Togo l Protection des journalistes et des défenseurs des droits humains : Le nouveau Comité prend la mesure de sa mission

Au Togo, l’environnement dans lequel évoluent les journalistes et les défenseurs des droits humains reste peu enviable, marqué par des défis persistants en matière de sécurité et de liberté d’expression.
Officiellement lancé le 14 novembre 2025, le Comité de Protection des Journalistes et des Défenseurs des Droits Humains augmente ses chances pour un plein succès de sa mission.

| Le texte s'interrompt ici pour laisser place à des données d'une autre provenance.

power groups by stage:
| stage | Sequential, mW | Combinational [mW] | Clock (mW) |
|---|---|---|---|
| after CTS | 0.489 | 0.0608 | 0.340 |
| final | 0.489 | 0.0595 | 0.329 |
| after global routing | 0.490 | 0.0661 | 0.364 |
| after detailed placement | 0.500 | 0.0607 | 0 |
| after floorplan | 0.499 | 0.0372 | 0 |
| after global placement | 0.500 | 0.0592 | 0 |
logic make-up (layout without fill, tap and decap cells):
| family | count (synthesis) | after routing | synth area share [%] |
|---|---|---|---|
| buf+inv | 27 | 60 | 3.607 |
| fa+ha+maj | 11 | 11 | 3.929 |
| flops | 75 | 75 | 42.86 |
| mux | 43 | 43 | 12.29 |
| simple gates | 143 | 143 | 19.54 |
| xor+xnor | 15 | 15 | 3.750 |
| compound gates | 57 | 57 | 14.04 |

Vendredi 26 décembre 2025, les membres du Comité ainsi que des professionnels des médias et des défenseurs des droits humains ont renforcé leurs capacités sur les outils de protection et de reporting et sur l’application Monitoring, Documentation (M2D).

Il s’agit de permettre à ces acteurs de maîtriser des outils de protection modernes, notamment numérique, et des mécanismes de reporting efficaces pour documenter les abus et assurer un suivi approprié.
« Ce Comité est très jeune mais qui pose déjà ses jalons. Sa mission se base sur deux volets notamment la protection des journalistes et celle des droits humains. Il y a eu des acquis au cours de l’exécution du projet dont l’application M2D qui aidera à l’avenir d’atteindre les objectifs du Comité. C’est un outil est important. Nous avons souhaité que le Comité soit davantage outillé sur son utilisation. Une proposition qui a reçu l’approbation de nos partenaires de Dakar dans le cadre du projet FoE Togo », a confié Fabrice Petchezi, Président de l’OTM.

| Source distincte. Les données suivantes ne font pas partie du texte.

===== config.mk =====
export PLATFORM = sky130hd
export DESIGN_NAME = tlb_flat
export DESIGN_NICKNAME = d
export VERILOG_FILES = /design/src/rtl/mmu_pkg.sv /design/src/rtl/tlb_if.sv /design/src/rtl/tlb_cam.sv /design/src/rtl/tlb.sv /design/src/flat_wrapper.sv
export SDC_FILE = /design/constraint.sdc
export NUM_CORES = 2
export LEC_CHECK = 0
export CORE_MARGIN = 2
export CORE_UTILIZATION = 58
export CTS_CLUSTER_DIAMETER = 50
export DETAILED_ROUTE_END_ITERATION = 10
export PLACE_DENSITY = 0.8
export SLEW_MARGIN = 10
export SYNTH_ARGS = -nofsm -noshare
export SYNTH_HDL_FRONTEND = slang
export SYNTH_SLANG_ARGS = --single-unit
export TNS_END_PERCENT = 30

===== constraint.sdc =====
create_clock -name clk -period 7.51 [get_ports clk]
set_input_delay 1.502 -clock clk [delete_from_list [all_inputs] [get_ports clk]]
set_output_delay 1.502 -clock clk [all_outputs]
set_load 0.02 [all_outputs]

===== src/rtl/mmu_pkg.sv =====
// Types shared by the TLBs and the MMU page walker.
package mmu_pkg;

    localparam int PAGE_OFFSET_BITS = 12;
    localparam int VPN_BITS         = 36;
    localparam int PPN_BITS         = 52;

    // RISC-V style DAGUXWRV, bit 7 down to bit 0
    typedef struct packed {
        logic dirty;
        logic accessed;
        logic glbl;
        logic user;
        logic exec;
        logic write;
        logic read;
        logic valid;
    } tlb_perm_bits;

    typedef enum logic [1:0] {
        TLB_IDLE,
        TLB_WALK,
        TLB_RESP
    } tlb_state_t;

    function automatic logic tlb_fault(tlb_perm_bits p, logic wr, logic ex);
        return !p.valid | (wr & !p.write) | (ex & !p.exec) | (!wr & !ex & !p.read);
    endfunction

endpackage


===== src/rtl/tlb_if.sv =====
// Requester, walker and control signals of one TLB instance.
interface tlb_if;
    import mmu_pkg::*;

    logic         req_valid;
    logic [63:0]  req_addr;
    logic         req_write;
    logic         req_exec;
    logic         resp_valid;
    logic [63:0]  resp_addr;
    tlb_perm_bits resp_perms;
    logic         resp_fault;
    logic         walk_req_valid;
    logic [63:0]  walk_req_addr;
    logic         walk_resp_valid;
    logic [63:0]  walk_resp_addr;
    tlb_perm_bits walk_resp_perms;
    logic [63:0]  root_pt_addr;
    logic         flush;

    modport slave (
        input  req_valid, req_addr, req_write, req_exec,
        output resp_valid, resp_addr, resp_perms, resp_fault,
        output walk_req_valid, walk_req_addr,
        input  walk_resp_valid, walk_resp_addr, walk_resp_perms,
        input  root_pt_addr, flush
    );

    modport master (
        output req_valid, req_addr, req_write, req_exec,
        input  resp_valid, resp_addr, resp_perms, resp_fault,
        input  walk_req_valid, walk_req_addr,
        output walk_resp_valid, walk_resp_addr, walk_resp_perms,
        output root_pt_addr, flush
    );

endinterface


===== src/rtl/tlb_cam.sv =====
// Fully associative entry store: parallel tag match, one write port, clear-all.
module tlb_cam
    import mmu_pkg::*;
#(
    parameter  int ENTRIES = 8,
    localparam int IDX_W   = $clog2(ENTRIES)
) (
    input  logic                clk,
    input  logic                reset,
    input  logic [VPN_BITS-1:0] lookup_vpn,
    output logic                hit,
    output logic [PPN_BITS-1:0] hit_ppn,
    output tlb_perm_bits        hit_perms,
    input  logic                wr_en,
    input  logic [IDX_W-1:0]    wr_idx,
    input  logic [VPN_BITS-1:0] wr_vpn,
    input  logic [PPN_BITS-1:0] wr_ppn,
    input  tlb_perm_bits        wr_perms,
    input  logic                clear_all
);

    logic [ENTRIES-1:0]               valid;
    logic [ENTRIES-1:0][VPN_BITS-1:0] vpn;
    logic [ENTRIES-1:0][PPN_BITS-1:0] ppn;
    logic [ENTRIES-1:0][7:0]          perms;
    logic [7:0]                       perms_or;

    always_ff @(posedge clk) begin
        for (int i = 0; i < ENTRIES; i++) begin
            if (!reset || clear_all)
                valid[i] <= 1'b0;
            else if (wr_en && wr_idx == IDX_W'(i))
                valid[i] <= 1'b1;
        end
    end

    always_ff @(posedge clk) begin
        for (int i = 0; i < ENTRIES; i++) begin
            if (wr_en && wr_idx == IDX_W'(i)) begin
                vpn[i]   <= wr_vpn;
                ppn[i]   <= wr_ppn;
                perms[i] <= wr_perms;
            end
        end
    end

    // At most one entry matches, so an AND-OR mux is sufficient.
    always_comb begin
        hit      = 1'b0;
        hit_ppn  = '0;
        perms_or = '0;
        for (int i = 0; i < ENTRIES; i++) begin
            if (valid[i] && vpn[i] == lookup_vpn) begin
                hit      = 1'b1;
                hit_ppn  = hit_ppn | ppn[i];
                perms_or = perms_or | perms[i];
            end
        end
    end

    assign hit_perms = tlb_perm_bits'(perms_or);

endmodule


===== src/rtl/tlb.sv =====
// TLB control: lookup/walk/respond FSM, round-robin victim, root tracking, faults.
module tlb
    import mmu_pkg::*;
#(
    parameter int ENTRIES = 8
) (
    input logic  clk,
    input logic  reset,
    tlb_if.slave bus
);

    localparam int IDX_W = $clog2(ENTRIES);

    tlb_state_t          state;
    logic [IDX_W-1:0]    victim_ptr;
    logic [63:0]         last_root;
    logic [63:0]         walk_root;
    logic                hit;
    logic [PPN_BITS-1:0] hit_ppn;
    tlb_perm_bits        hit_perms;
    tlb_perm_bits        walk_perms;
    logic                inval;
    logic                abort;
    logic                install;
    logic                unused_walk_lo;

    assign walk_perms     = bus.walk_resp_perms;
    assign inval          = bus.flush || (bus.root_pt_addr != last_root);
    assign abort          = inval || (bus.root_pt_addr != walk_root);
    assign install        = (state == TLB_WALK) && bus.walk_resp_valid && walk_perms.valid && !abort;
    assign unused_walk_lo = ^bus.walk_resp_addr[PAGE_OFFSET_BITS-1:0];

    tlb_cam #(.ENTRIES(ENTRIES)) u_cam (
        .clk        (clk),
        .reset      (reset),
        .lookup_vpn (bus.req_addr[47:12]),
        .hit        (hit),
        .hit_ppn    (hit_ppn),
        .hit_perms  (hit_perms),
        .wr_en      (install),
        .wr_idx     (victim_ptr),
        .wr_vpn     (bus.walk_req_addr[47:12]),
        .wr_ppn     (bus.walk_resp_addr[63:12]),
        .wr_perms   (walk_perms),
        .clear_all  (inval)
    );

    always_ff @(posedge clk) begin
        if (!reset) begin
            state              <= TLB_IDLE;
            victim_ptr         <= '0;
            last_root          <= '0;
            walk_root          <= '0;
            bus.resp_valid     <= 1'b0;
            bus.resp_addr      <= '0;
            bus.resp_perms     <= '0;
            bus.resp_fault     <= 1'b0;
            bus.walk_req_valid <= 1'b0;
            bus.walk_req_addr  <= '0;
        end else begin
            last_root      <= bus.root_pt_addr;
            bus.resp_valid <= 1'b0;
            unique case (state)
                TLB_IDLE: begin
                    if (bus.req_valid) begin
                        // Entries being invalidated this edge must not hit.
                        if (hit && !inval) begin
                            bus.resp_valid <= 1'b1;
                            bus.resp_addr  <= {hit_ppn, bus.req_addr[PAGE_OFFSET_BITS-1:0]};
                            bus.resp_perms <= hit_perms;
                            bus.resp_fault <= tlb_fault(hit_perms, bus.req_write, bus.req_exec);
                            state          <= TLB_RESP;
                        end else begin
                            bus.walk_req_valid <= 1'b1;
                            bus.walk_req_addr  <= bus.req_addr;
                            walk_root          <= bus.root_pt_addr;
                            state              <= TLB_WALK;
                        end
                    end
                end
                TLB_WALK: begin
                    if (abort) begin
                        // Drop the walk; IDLE re-looks up the still-held request.
                        bus.walk_req_valid <= 1'b0;
                        state              <= TLB_IDLE;
                    end else if (bus.walk_resp_valid) begin
                        bus.walk_req_valid <= 1'b0;
                        bus.resp_valid     <= 1'b1;
                        bus.resp_addr      <= {bus.walk_resp_addr[63:12],
                                               bus.walk_req_addr[PAGE_OFFSET_BITS-1:0]};
                        if (walk_perms.valid) begin
                            bus.resp_perms <= walk_perms;
                            bus.resp_fault <= tlb_fault(walk_perms, bus.req_write, bus.req_exec);
                            victim_ptr     <= (victim_ptr == IDX_W'(ENTRIES - 1)) ? '0 : victim_ptr + 1'b1;
                        end else begin
                            bus.resp_perms <= '0;
                            bus.resp_fault <= 1'b1;
                        end
                        state <= TLB_RESP;
                    end
                end
                TLB_RESP: state <= TLB_IDLE;
                default:  state <= TLB_IDLE;
            endcase
        end
    end

endmodule


===== src/flat_wrapper.sv =====
// flat-port wrapper written by rule: the top's interface ports become plain ports
module tlb_flat import mmu_pkg::*;
#(
    parameter int ENTRIES = 8
)
  (clk, reset, bus_req_valid, bus_req_addr, bus_req_write, bus_req_exec, bus_resp_valid, bus_resp_addr, bus_resp_perms, bus_resp_fault, bus_walk_req_valid, bus_walk_req_addr, bus_walk_resp_valid, bus_walk_resp_addr, bus_walk_resp_perms, bus_root_pt_addr, bus_flush);
  tlb_if bus_i ();
  input logic clk;
  input logic reset;
  input wire logic [$bits(bus_i.req_valid)-1:0] bus_req_valid;
  input wire logic [$bits(bus_i.req_addr)-1:0] bus_req_addr;
  input wire logic [$bits(bus_i.req_write)-1:0] bus_req_write;
  input wire logic [$bits(bus_i.req_exec)-1:0] bus_req_exec;
  output wire logic [$bits(bus_i.resp_valid)-1:0] bus_resp_valid;
  output wire logic [$bits(bus_i.resp_addr)-1:0] bus_resp_addr;
  output wire logic [$bits(bus_i.resp_perms)-1:0] bus_resp_perms;
  output wire logic [$bits(bus_i.resp_fault)-1:0] bus_resp_fault;
  output wire logic [$bits(bus_i.walk_req_valid)-1:0] bus_walk_req_valid;
  output wire logic [$bits(bus_i.walk_req_addr)-1:0] bus_walk_req_addr;
  input wire logic [$bits(bus_i.walk_resp_valid)-1:0] bus_walk_resp_valid;
  input wire logic [$bits(bus_i.walk_resp_addr)-1:0] bus_walk_resp_addr;
  input wire logic [$bits(bus_i.walk_resp_perms)-1:0] bus_walk_resp_perms;
  input wire logic [$bits(bus_i.root_pt_addr)-1:0] bus_root_pt_addr;
  input wire logic [$bits(bus_i.flush)-1:0] bus_flush;
  assign bus_i.req_valid = bus_req_valid;
  assign bus_i.req_addr = bus_req_addr;
  assign bus_i.req_write = bus_req_write;
  assign bus_i.req_exec = bus_req_exec;
  assign bus_resp_valid = bus_i.resp_valid;
  assign bus_resp_addr = bus_i.resp_addr;
  assign bus_resp_perms = bus_i.resp_perms;
  assign bus_resp_fault = bus_i.resp_fault;
  assign bus_walk_req_valid = bus_i.walk_req_valid;
  assign bus_walk_req_addr = bus_i.walk_req_addr;
  assign bus_i.walk_resp_valid = bus_walk_resp_valid;
  assign bus_i.walk_resp_addr = bus_walk_resp_addr;
  assign bus_i.walk_resp_perms = bus_walk_resp_perms;
  assign bus_i.root_pt_addr = bus_root_pt_addr;
  assign bus_i.flush = bus_flush;
  tlb #(.ENTRIES(ENTRIES)) u_core (.clk(clk), .reset(reset), .bus(bus_i));
endmodule

### Word level (Yosys, flattened, before mapping)

Index checks and enable logic that the tools add are counted.

| operators by class | value |
|---|---|
| $add $sub $neg | 1 |
| equality and inequality tests | 24 |
| multiplexer cells | 57 |
| bitwise gates (word level) | 29 |
| reductions and logical operators | 44 |

Operators by type and width:

| kind | number |
|---|---|
| $mux W52 | 8 |
| $or A52 B52 Y52 | 7 |
| $eq A36 B36 Y1 | 8 |
| $mux W64 | 4 |
| $ne A64 B64 Y1 | 2 |
| $pmux W64 S2 | 1 |
| $mux W8 | 13 |
| $or A8 B8 Y8 | 7 |
| $mux W1 | 21 |
| $logic_and A1 B1 Y1 | 20 |
| $pmux W8 S2 | 1 |
| $logic_not A1 Y1 | 13 |
| $eq A3 B3 Y1 const B | 4 |
| $mux W2 | 4 |
| $ne A2 B2 Y1 const B | 4 |
| $reduce_and A4 Y1 | 2 |
| $and A1 B1 Y1 | 7 |
| $eq A3 B2 Y1 const B | 2 |
| $or A1 B1 Y1 | 6 |
| $pmux W1 S2 | 3 |
| $reduce_and A5 Y1 | 1 |
| $pmux W2 S2 | 1 |
| $add A3 B1 Y3 const B | 1 |
| $eq A3 B1 Y1 const B | 1 |
| 11 further kinds | 14 |

| word-level totals | value |
|---|---|
| register bits after elaboration | 1048 |
| output and inout port bits | 139 |

### Longest topological paths before layout

| logic depth | value |
|---|---|
| word-level depth | 25 |
| depth in mapped cells | 12 |
| gate-level depth less buffers | 8 |

### By module

A second synthesis with hierarchy kept.

| second synthesis, totals | value |
|---|---|
| cell total of the unflattened synthesis | 3468 |
| area total of the unflattened synthesis | 43738.2 µm² |

Modules (own cells, without submodules):

| module | instances | cells each | area an instance (µm²) |
|---|---|---|---|
| tlb_cam | 1 | 1964 | 31348.8 |
| tlb | 1 | 1504 | 12389.4 |

### Worst setup path before layout

No wires, ideal clock.

| path | value |
|---|---|
| path type | input -> register |
| start point | input port bus_root_pt_addr[27] |
| end point | register u_core.u_cam.perms[0] (netlist name), enable pin |
| setup time | 466 ps |
| arrival time | 5657 ps |
| data required time | 7044 ps |
| slack | 1387 ps |
| stages on the path | 9 |
| path through | nor2b_1 > a2111o_1 > nor4_1 > nand4_1 > or3_1 > buf_2 > nor3_4 > buf_2 > and3_1 |

| between the ends | value |
|---|---|
| cells in the longest elaborated chain, start to end | 6 |

RTL lines:

| element | RTL line | RTL |
|---|---|---|
| from (decl) | flat_wrapper.sv:23 | `input wire logic [$bits(bus_i.root_pt_addr)-1:0] bus_root_pt_addr;` |
| $ne A64 B64 Y1 | tlb.sv:28 | `assign inval = bus.flush \|\| (bus.root_pt_addr != last_root);` |
| $logic_or A1 B1 Y1 | tlb.sv:28 |  |
| $logic_or A1 B1 Y1 (*) | tlb.sv:29 | `assign abort = inval \|\| (bus.root_pt_addr != walk_root);` |
| $logic_not A1 Y1 (*) | tlb.sv:30 | `assign install = (state == TLB_WALK) && bus.walk_resp_valid && walk_perms.valid && !abort;` |
| $logic_and A1 B1 Y1 (*) | tlb.sv:30 |  |
| $logic_and A1 B1 Y1 (*) | tlb_cam.sv:39 | `if (wr_en && wr_idx == IDX_W'(i)) begin` |
| to (signal, indexed assignment) | tlb_cam.sv:42 | `perms[i] <= wr_perms;` |
| to (decl) | tlb_cam.sv:25 | `logic [ENTRIES-1:0][7:0] perms;` |

Mark *: on every way between the ends. The rest lies on a longest branch, timed or not.
A chain may end at the register's enable or synchronous reset.

### Final worst setup path

| path | value |
|---|---|
| start point | input port bus_req_addr[46] |
| end point | register u_core.bus.resp_addr[0] |

| between the ends | value |
|---|---|
| cells in the longest elaborated chain, start to end | 13 |

RTL lines:

| element | RTL line | RTL |
|---|---|---|
| from (decl) | flat_wrapper.sv:11 | `input wire logic [$bits(bus_i.req_addr)-1:0] bus_req_addr;` |
| $eq A36 B36 Y1 | tlb_cam.sv:53 | `if (valid[i] && vpn[i] == lookup_vpn) begin` |
| $logic_and A1 B1 Y1 | tlb_cam.sv:53 |  |
| $mux W1 (7 in series) | tlb_cam.sv:53 |  |
| $mux W1 (*) | tlb_cam.sv:53 |  |
| $logic_and A1 B1 Y1 (*) | tlb.sv:67 | `if (hit && !inval) begin` |
| $ne A2 B1 Y1 (no source line) (*) | -- |  |
| $reduce_and A5 Y1 (no source line) (*) | -- |  |
| to (signal assigned) | tlb.sv:69 | `bus.resp_addr <= {hit_ppn, bus.req_addr[PAGE_OFFSET_BITS-1:0]};` |
| to (signal assigned) | tlb.sv:89 | `bus.resp_addr <= {bus.walk_resp_addr[63:12],` |
| to (decl) | tlb_if.sv:23 | `output resp_valid, resp_addr, resp_perms, resp_fault,` |

Marked as above.

==> impl_metrics.yaml <==
worst_setup_path:
  crit_required_ns: 8.01
  path_max_fanout: 19
  r2r_end: "u_core.u_cam.vpn[107]$_DFFE_PP_"
  crit_path_start_kind: "primary input"
  crit_path_end_kind: "register"
  cp.arrival_ns: 6.16
  crit_type: "primary input to register"
  crit_path_start: "bus_req_addr[46]"
  reg2reg_slack_ns: 3.01
  r2r_cells: 8
  r2r-start: "u_core.walk_root[41]$_SDFFE_PN0P_"
floorplanning:
  rows: 97
  die_area_mm2: 0.0727
  ios: 346
  die_x_um: 270
  die_y_um: 270
  core_region_area_mm2: 0.0699
  initial_core_util_pct: 58.6
global_routing:
  grt_pass1_vias: 27200
  grt.total_usage_pct: 30.9
  grt_max_degree: 107
  gr-total-overflow: 0
  antenna_found_initial: 22
  grt_pass1_wl_um: 169000
logic_synthesis:
  yosysWarnings: 0
  syn_inst: 2914
  ys_types: 61
  synthTopCellsByArea: "edfxtp_1, dfxtp_1, xnor2_1"
  ys_seq_elements: 1048
  synth.most_common_cell: "edfxtp_1"
  synth.cell_area_mm2: 0.0409
  postSynthAreaPerCell_um2: 14.0
  synth_fp_nets: 3127
  synth-async-reset-ratio_pct: 0
  synth_top_area_cell: "edfxtp_1"
  yosys.area.top_type_share_pct: 56.3
  synth_ff_type: "edfxtp_1"
  synth_edf_count: 768
  synth_common_cells: "edfxtp_1, xnor2_1, dfxtp_1, a21oi_1, nand3_1"
  synth-seq-area-share_pct: 70.0
routing:
  vias: 27300
  via_per_inst: 6.45
  drt_iter0_drc: 3187
  wl_per_cell_um: 27.1
  routed_wl_um: 115000
  drc_errors: 0
  antenna_left: 0
  dr.pass1.iters: 6
finish:
  layout-drive-gt1-share_pct: 7.40
  fillers: 4598
  nNetsFinal: 3409
  fin_area_mm2: 0.0484
  synthToLayoutAreaGrowth_pct: 18.2
  final_cells: 4233
sta:
  slew_violations: 0
  worst_slack_ns: 1.84
  max_slew_margin_pct: 19.3
  fmax_mhz: 177
  worstMarginPinSlew_ns: 1.21
  fin_tns_setup_ns: 0
  min_period_ns: 5.67
  final_hold_viol_count: 0
  skew_ns: 0.0319
  rsz0062_at_grt: "false"
  setup_violations: 0
  timing.final.crit_share_pct: 75.4
clocking:
  cts_num_sinks: 1048
  cts_resized: 0
  clockRootBuffer: "clkbuf_16"
  cts_max_path_buffers: 3
  cts_tree: "built"
  htree_levels: 3
  cts-buffers-inserted: 101
  post_cts_buffers: 0
  clk_pin_slew_ns: 0.06
  clk_latency_ns: 0.68
  ctsHoldBuffers: 0
worst_hold_path:
  whs_path_depth: 1
  holdCritStartpoint: "u_core.bus.resp_addr[62]$_SDFFE_PN0P_"
  whs_endpoint: "u_core.bus.resp_addr[62]$_SDFFE_PN0P_"
  hold_class: "register to register"
placed_design:
  dp_hpwl_um: 67600
  dp.cells: 4033
  numPortBuffers: 333
  gp_congestion: 0.908
  place_area_mm2: 0.0451
  pre_cts_slack_ns: 1.31
outcome:
  status: "completed"
pwr:
  ir_drop_mv: 0.169
  leakage_nw: 15.6
  powerDensity_mw_per_mm2: 247
  total_power_mw: 12.0
job:
  drv_cap: 0
==> power breakdown <==
part	internal, mW	leakage [nW]	total, mW	switching [mW]
logic	0.271	4.56	0.640	0.369
registers	6.26	9.47	6.34	0.0754
clock network	2.82	1.60	5.00	2.18
==> layout make-up <==
cell class	instances	area (um2)	share of cell area, %
diodes	9	22.5	0.0465
inverters	44	175	0.362
multi-input cells	1618	11300	23.2
repair buffers	383	3830	7.91
clock buffers	147	2830	5.85
well taps	940	1180	2.43
clock inverters	44	444	0.918
flip-flops and latches	1048	28700	59.2
==> logic make-up (layout without fill, tap and decap cells) <==
logic type	Yosys count	in the layout	synth area share (%)
fa+ha+maj	6	6	0.183
simple gates	548	548	7.28
buf+inv	248	618	2.70
compound gates	686	686	11.7
other cells	0	9	0
flops	1048	1048	70.0
mux	3	3	0.0734
xor+xnor	375	375	8.02
==> flip-flops by register name (all words and copies together) (netlist names), 2 cells and up <==
| signal | count |
|---|---|
| u_core.bus.resp_addr | 64 |
| u_core.bus.resp_perms | 8 |
| u_core.bus.walk_req_addr | 64 |
| u_core.last_root | 64 |
| u_core.state | 2 |
| u_core.u_cam.perms | 64 |
| u_core.u_cam.ppn | 416 |
| u_core.u_cam.valid | 8 |
| u_core.u_cam.vpn | 288 |
| u_core.victim_ptr | 3 |
| u_core.walk_root | 64 |
==> stage by stage <==
step / hold WS (ns) / utilization (%)
floorplan: 0.429 / -
global placement: 0.455 / 64.5
detailed placement: 0.467 / 64.5
CTS: 0.481 / 69.2
finish: 0.479 / 69.2
global route: 0.502 / 69.2
==> placed cells by master (no fill, tap or decap), types with 11 or more instances in the layout <==
cell type | synthesis | layout
and2_1 | 66 | 63
clkbuf_1 | 84 | 33
o221ai_1 | 11 | 11
xnor2_1 | 326 | 326
a311oi_1 | 15 | 15
a21oi_1 | 173 | 173
and3_1 | 23 | 14
edfxtp_1 | 768 | 768
nor2_1 | 74 | 74
nor2b_1 | 15 | 14
a22o_1 | 142 | 142
nand2_1 | 46 | 45
inv_1 | 43 | 39
a222oi_1 | 12 | 12
buf_4 | 18 | 40
nand3_1 | 150 | 150
dfxtp_1 | 280 | 280
nand2b_1 | 18 | 17
clkbuf_8 | 0 | 13
a22oi_1 | 35 | 35
nand4_1 | 95 | 95
xor2_1 | 49 | 49
clkbuf_16 | 0 | 101
o21ai_0 | 119 | 119
a221oi_1 | 85 | 85
a31oi_1 | 46 | 46
nor4_1 | 33 | 33
clkinv_2 | 0 | 17
clkdlybuf4s50_1 | 0 | 332
==> per-layer routing <==
| metal | GRT usage [%] | wire [um] | vias to the layer above |
|---|---|---|---|
| met5 | 0 | 143 | - |
| met4 | 12.9 | 4110 | 20 |
| met3 | 6.91 | 11900 | 267 |
| met2 | 50.4 | 55300 | 1685 |
| met1 | 40.2 | 43400 | 13600 |
| li1 | - | - | 11700 |
==> worst max path at each step <==
stage	to	slack [ns]	cells after the start
3_5_place_dp	u_core.bus.resp_addr[39]$_SDFFE_PN0P_	1.31	11
5_1_grt	u_core.bus.resp_addr[26]$_SDFFE_PN0P_	1.77	11
2_1_floorplan	u_core.u_cam.perms[0]$_DFFE_PP_	1.39	9
3_3_place_gp	u_core.bus.resp_addr[38]$_SDFFE_PN0P_	1.45	11
6_report	u_core.bus.resp_addr[0]$_SDFFE_PN0P_	1.84	9
4_1_cts	u_core.bus.resp_addr[43]$_SDFFE_PN0P_	2.00	11
==> critical path, cell delays in order <==
cell and delay, ns:
clkdlybuf4s50_1 0.99, xnor2_1 0.42, nand4_1 0.23, nor4_1 0.71, and4_2 0.80, nor4_1 0.15, nand3_2 0.41, and2_1 0.70
a311oi_1 0.22
No activity file was read; power rests on OpenSTA's default activity.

Il convient de rappeler que l’entrée en scène du Comité de Protection des Journalistes et des Défenseurs des Droits Humains au Togo s’inscrit dans le cadre du projet « Promouvoir la liberté
d’expression et des médias, et protéger les défenseurs des droits de l’homme au Togo », financé par l’Union européenne et mise en œuvre par l’Observatoire Togolais des médias
(OTM), en partenariat avec FAMEDEV et IPAO
Au Togo, bien que plusieurs instruments dont la Constitution et le code de la presse et de la communication garantissent la liberté d’expression et la liberté de la presse, la situation sur le terrain est souvent tendue, influencée par le contexte politique.
En 2024, le Togo a connu une chute significative au classement mondial de la liberté de la presse de Reporters sans frontières (RSF), passant de la 70e place en 2023 à la 110e (ou 113e) place, principalement en raison de restrictions lors des élections d’avril et de pressions sur les journalistes. Pour 2025, le pays se maintient dans cette zone de faiblesse, se classant à la 121e position sur 180.
La mise en place du Comité de Protection des Journalistes et des Défenseurs des Droits Humains au Togo est essentielle face à ce tableau peu reluisant. Le chantier qui attend ce Comité est vaste.